I was going to pick on it in my usual gentle manner because it also doesn't include any prices, but then my editor pointed out it isn't supposed to lure in new users but to better inform existing users. Oh. That was close.
The pamphlet does a good job of outlining in laymen's terms how the whole high-speed thing works. It talks about what to do if you want to play games online and how to switch between your own user account and the gaming account so you don't incur too many download charges. It points out that if you leave your browser running it may refresh some pages automatically, costing you money in the long run. It also points out that neither JetStream or JetStart comes with any security features at all but that users should invest in some, which is a good point. It remains quiet on the problem faced by all "always on" connections, which is the rogue download. What can you do if some denial of service attack or virus doing the rounds throws packets of data at your firewall? Well, you can pay for it twice (once incoming, once outgoing), would seem to be the short answer, but that's not in the booklet.
There has been rumour and speculation in a number of places that Telecom is about to introduce a couple of new JetStart plans. JetStart is the slower, uncapped download version of JetStream. Currently it runs at 128Kbit/s but future versions could be 256Kbit/s or 512Kbit/s. This is quite tempting because the bill that arrives would be constant -- you don't pay for the download, just the flat-rate connection. Of course, the new consumer protection legislation being touted could make Telecom shy away from such an offering. It would have to either change its advertising or guarantee the user would see just such a speed, and that could be quite difficult. Of course, Telecom does advertise its two-way-video-conferencing-from-the-beach service which is yet to be launched, so that would have to go as well. Power companies that enjoying switching the electricity on and off and delivering surges and brown-outs should also beware the new legislation, which is no bad thing.

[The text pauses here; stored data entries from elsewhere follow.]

Background: an optimization exercise with open tools, aiming at small area. Do not read the settings as production practice.
In this exercise RTL edits were held to simulation tests only and were not proved equivalent to the original.
Power figures rest on the tool's default switching activity, not on a simulated workload.

==> flow/design.v (excerpt) <==
module systolic_cube_with_mc #(
    parameter ARRAY_NUM = 3,
    parameter BLOCK_NUM = 3,
    parameter CUBE_NUM  = 3,  
    parameter RAM_DEPTH = 2048
) (
    input  wire                         iClk,
    input  wire                         iRst,
    input  wire                         iStart,
    output wire                         oReady,
    output wire [$clog2(RAM_DEPTH)-1:0] oAddrForDataWeightRam,
    input  wire [31:0]                  iDataFromDataRam,
    input  wire [31:0]                  iWeightFromWeightRam,
    output wire                         oWrEnForResultRam,
    output wire [$clog2(RAM_DEPTH)-1:0] oAddrForResultRam,
    output wire [31:0]                  oDataToResultRam
);
Settings: LEC_CHECK=0, ABC_AREA=1, CAP_MARGIN=5, CORE_MARGIN=2, CORE_UTILIZATION=45, CTS_CLUSTER_DIAMETER=100, CTS_CLUSTER_SIZE=22, SLEW_MARGIN=5; clock period 10.0 ns.
standard.sh (not shown) runs the stock make flow with config.mk's settings and CLKGATE_MAP_FILE= SYNTH_SCRIPT=/design/flow/synth_recipe.tcl, a recipe that flattens the netlist after the stock synthesis.
==> flow/flow/run.sh <==
#!/bin/bash
# The standard layout (standard.sh), with two changes to synthesis, neither
# of which touches the registers:
#  - Yosys's synth skips its quick ABC pass (synth -noabc), so the full
#    adders that extract_fa finds are the ones the RTL writes, without the
#    inverters the quick mapping leaves around them;
#  - the final technology mapping runs ABC with flow/abc_area.script (two
#    rounds of choice-based area mapping with don't-care resubstitution, and
#    no buffering or sizing, which placement repairs later).
set -euo pipefail
W=$(pwd)
sed 's/yosys synth -nofsm -noshare /yosys synth -nofsm -noshare -noabc /' "$W/synth_recipe.tcl" > "$W/synth_noabc.tcl"
grep -q -- '-noabc' "$W/synth_noabc.tcl"
cat > "$W/synth_abc.tcl" <<EOT
proc abc {args} {
  set i [lsearch -exact \$args -script]
  if { \$i >= 0 } { set args [lreplace \$args [expr {\$i + 1}] [expr {\$i + 1}] {$W/flow/abc_area.script}] }
  yosys abc {*}\$args
}
source {$W/synth_noabc.tcl}
EOT
bash "$W/standard.sh" "SYNTH_SCRIPT=$W/synth_abc.tcl" finish > "$W/standard.log" 2>&1
==> flow/flow/abc_area.script <==
strash
&get -n
&st
&dch -f
&nf -a -R 1000
&put
mfs2
strash
&get -n
&st
&dch -f
&nf -a -R 1000
&put
topo
Then changed:
==> flow/run.sh (new file) <==
#!/bin/bash
# synth_recipe.tcl (not shown) runs the flow's synth.tcl, then flattens the netlist and writes it again
# the make line also repeats each setting of config.mk as NAME=value (left out here)
make -C /OpenROAD-flow-scripts/flow DESIGN_CONFIG=/design/flow/config.mk WORK_HOME=/design/flow/orfs CLKGATE_MAP_FILE= SYNTH_SCRIPT=/design/flow/synth_recipe.tcl finish
- CAP_MARGIN: 5 -> 20
- SLEW_MARGIN: 5 -> 20
removed: flow/flow/run.sh
removed: flow/flow/abc_area.script
removed: flow/standard.sh
Outcome:
- maximum frequency went up by 2.7%
- sequential power is lower by about 1%
- setup slack improved by 0.23 ns
- worst hold slack degrades by 0.035 ns
- cell count is higher by 29%
- total power went down by 6.3%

I also got an interesting press release last week from a Telecom hardware provider, CommWorks. Telecom has apparently bought and installed two new products to "enhance the performance of its IPNet" service.
Basically, the new hardware will put a virtual gateway between every user and their real-life exchanges. If your exchange is stuffed full of traffic, you'll be routed to another less busy exchange in the blink of an eye. Users should immediately see the benefit from this, says CommWorks. They will get fewer busy signals when logging on and will be connected to less congested exchanges so will see faster surfing speeds.

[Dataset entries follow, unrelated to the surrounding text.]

What follows belongs to an exercise in optimizing a design on an open flow for small area; a production flow would make more cautious choices.
Where RTL was checked, it was by simulation tests only, not by an equivalence proof against the original.
Function not checked in run 6: the RTL went through the layout flow alone.
The flow treats the clock pin as an ideal source, which a real chip does not have.
Power and IR drop assume default switching activity.

<file path="flow/design.v">
`timescale 1ns / 1ps
module hexto7segment (
    input  [3:0] x,
    output [6:0] r
);
    assign r[0] = (~x[0] & ~x[1] & x[2]) | (x[0] & ~x[1] & ~x[2] & ~x[3]);
    assign r[1] = (~x[0] & x[1] & x[2]) | (x[0] & ~x[1] & x[2]);
    assign r[2] = ~x[0] & x[1] & ~x[2];
    assign r[3] = (~x[0] & ~x[1] & x[2]) | (x[0] & ~x[1] & ~x[2] & ~x[3]) | (x[0] & x[1] & x[2]);
    assign r[4] = x[0] | (~x[1] & x[2]);
    assign r[5] = (x[0] & x[1]) | (x[0] & ~x[2] & ~x[3]) | (x[1] & ~x[2]);
    assign r[6] = (x[0] & x[1] & x[2]) | (~x[1] & ~x[2] & ~x[3]);
endmodule
`timescale 1ns / 1ps
module button_debouncer (
    input  clk,
    input  reset,
    input  in,
    output reg state
);
    localparam [7:0] POL = 8'b1010_1010;
    reg  [7:0] r;                        
    wire [7:0] c = r ^ POL;              
    wire diff = in ^ state;
    wire term = (c & 8'hF5) == 8'h00;
    wire run  = ~reset & diff & ~term;
    wire [7:0] nc = run ? {c[6:0], c[2] ^ c[7]} : 8'h04;
    always @(posedge clk) begin
        r <= nc ^ POL;
        if (reset)
            state <= 1'b0;
        else if (diff && term)
            state <= in;
    end
endmodule
`timescale 1ns / 1ps
module parking_meter_top(
    input clk,
    input reset,
    input buttonU, buttonL, buttonR, buttonD,
    input switch0, switch1,
    output [3:0] an,
    output [6:0] sseg
);
    wire dU, dL, dR, dD, dS0, dS1;
    button_debouncer db0 (.clk(clk), .reset(reset), .in(buttonU), .state(dU));
    button_debouncer db1 (.clk(clk), .reset(reset), .in(buttonL), .state(dL));
    button_debouncer db2 (.clk(clk), .reset(reset), .in(buttonR), .state(dR));
    button_debouncer db3 (.clk(clk), .reset(reset), .in(buttonD), .state(dD));
    button_debouncer db4 (.clk(clk), .reset(reset), .in(switch0), .state(dS0));
    button_debouncer db5 (.clk(clk), .reset(reset), .in(switch1), .state(dS1));
    reg [8:0] A;
    reg [4:0] B;
    wire bz  = ~B[0] &  B[1] & ~B[2] & ~B[3];    
    wire bm1 =  B[0] & ~B[1] & ~B[3] & ~B[4];    
    wire bfb = B[4] ? ~B[2] : (B[2] | (B[0] & B[3]));
    wire tick    = (A == 9'd8) & bz;                         
    wire fast_ev = (A[7:0] == 8'd7) & bm1;                   
    wire go      = (A == 9'd82) & bm1;                       
    wire stop    = (A[5:0] == 6'd15);
    wire rot     = (A[3:0] == 4'd15);
    wire [1:0] sel = A[5:4];
    always @(posedge clk) begin
        if (reset) begin
            A <= 9'd8;
            B <= 5'b00010;
        end else begin
            A <= A + 1'b1;
            B <= {B[3:0], bfb};
        end
    end
    reg [15:0] R;
    wire [3:0] r0 = R[3:0], r1 = R[7:4], r2 = R[11:8], r3 = R[15:12];
    wire zero = ~|R;
    wire       nz  = dU | dL | dR | dD;
    wire [1:0] idx = dD ? 2'd3 : dR ? 2'd2 : dL ? 2'd1 : 2'd0;
    reg  [1:0] prev_idx;
    reg        prev_nz;
    reg        pend;
    localparam M_ZERO = 3'd0, M_9999 = 3'd1, M_0010 = 3'd2, M_0180 = 3'd3,
               M_0200 = 3'd4, M_0550 = 3'd5, M_0205 = 3'd6;
    reg  [3:0] op;
    reg        carry;
    reg        active;
    wire n9_3 = r3[3] & r3[0];
    wire n9_2 = r2[3] & r2[0];
    wire n9_1 = r1[3] & r1[0];
    reg  sat;
    always @(*) begin
        case (prev_idx)
            2'd0: sat = n9_3 & n9_2 & n9_1;                                    
            2'd1: sat = n9_3 & (n9_2 | (r2[3] & (r1[3] | r1[2] | r1[1])));     
            2'd2: sat = n9_3 & r2[3];                                          
            default: sat = n9_3 & (r2[3] | (r2[2] & (r2[1] | r2[0])) |
                                   (r2 == 4'd4 & (r1[3] | (r1[2] & (r1[1] | r1[0])))));  
        endcase
    end
    reg [3:0] op_next;
    always @(*) begin
        if (dS1)        op_next = {1'b1, M_0205};
        else if (dS0)   op_next = {1'b1, M_0010};
        else if (pend)  op_next = sat ? {1'b1, M_9999} : {1'b0, 3'd2 + {1'b0, prev_idx}};
        else if (zero)  op_next = {1'b0, M_ZERO};
        else            op_next = {1'b0, M_9999};
    end
    always @(posedge clk) begin
        if (reset)
            pend <= 1'b0;
        else if (tick)
            pend <= nz & (~prev_nz | (idx != prev_idx));
        if (tick) begin
            prev_nz  <= nz;
            prev_idx <= idx;
            op       <= op_next;
        end
    end
    wire       cout;
    wire [3:0] sumd;
    wire [3:0] dig;
    digit_alu alu (.op(op & {4{active}}), .sel(sel), .x_in(r0), .carry(carry & active),
                   .cout(cout), .sumd(dig));
    always @(posedge clk) begin
        if (reset) begin
            R <= 16'h0000;
        end else if (rot) begin
            R <= {dig, R[15:4]};
        end
        if (reset)
            active <= 1'b0;
        else if (go)
            active <= 1'b1;
        else if (stop)
            active <= 1'b0;
        if (tick)
            carry <= ~dS1 & ~dS0 & ~pend & (r0 != 4'd0);
        else if (rot & active)
            carry <= cout;
    end
    reg flash_slow, flash_fast;
    always @(posedge clk) begin
        if (reset)
            flash_slow <= 1'b0;
        else if (tick)
            flash_slow <= (r3 == 0 && r2 < 2 && !zero) ? ~flash_slow : 1'b0;
        if (reset)
            flash_fast <= 1'b0;
        else if (fast_ev)
            flash_fast <= zero ? ~flash_fast : 1'b0;
    end
    wire [6:0] seg;
    hexto7segment dec (.x(dig), .r(seg));
    assign sseg = (flash_fast | flash_slow) ? 7'b1111111 : seg;
    assign an   = ~(4'b0001 << sel);
endmodule
module digit_alu (
    input  [3:0] op,
    input  [1:0] sel,
    input  [3:0] x_in,
    input        carry,
    output       cout,
    output [3:0] sumd
);
    localparam M_ZERO = 3'd0, M_9999 = 3'd1, M_0010 = 3'd2, M_0180 = 3'd3,
               M_0200 = 3'd4, M_0550 = 3'd5, M_0205 = 3'd6;
    reg [3:0] a;
    always @(*) begin
        case (op[2:0])
            M_9999: a = 4'd9;
            M_0010: a = (sel == 2'd1) ? 4'd1 : 4'd0;
            M_0180: a = (sel == 2'd1) ? 4'd8 : (sel == 2'd2) ? 4'd1 : 4'd0;
            M_0200: a = (sel == 2'd2) ? 4'd2 : 4'd0;
            M_0550: a = (sel == 2'd1 || sel == 2'd2) ? 4'd5 : 4'd0;
            M_0205: a = (sel == 2'd0) ? 4'd5 : (sel == 2'd2) ? 4'd2 : 4'd0;
            default: a = 4'd0;
        endcase
    end
    wire [3:0] x    = op[3] ? 4'd0 : x_in;
    wire       cin  = carry & (sel != 2'd0);
    wire c1 = (x[0] & a[0]) | (cin & (x[0] ^ a[0]));
    wire s0 = x[0] ^ a[0] ^ cin;
    wire c2 = (x[1] & a[1]) | (c1 & (x[1] ^ a[1]));
    wire s1 = x[1] ^ a[1] ^ c1;
    wire c3 = (x[2] & a[2]) | (c2 & (x[2] ^ a[2]));
    wire s2 = x[2] ^ a[2] ^ c2;
    wire s4 = (x[3] & a[3]) | (c3 & (x[3] ^ a[3]));
    wire s3 = x[3] ^ a[3] ^ c3;
    assign cout = s4 | (s3 & (s2 | s1));
    assign sumd = cout ? {s3 ^ (s2 | s1), ~(s2 ^ s1), ~s1, s0} : {s3, s2, s1, s0};
endmodule
</file>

That's great, but nobody at Telecom is willing to tell me anything about it. I have some questions, not the least of which is, what does this mean for people who move house -- will they be at last allowed to keep their existing phone number? Will we finally have true number portability from an end-user perspective?
The whole number portability thing has ground to a halt while we wait on the new telecommunications commissioner. Boy, are they going to have a busy first week. Good luck to them, I say.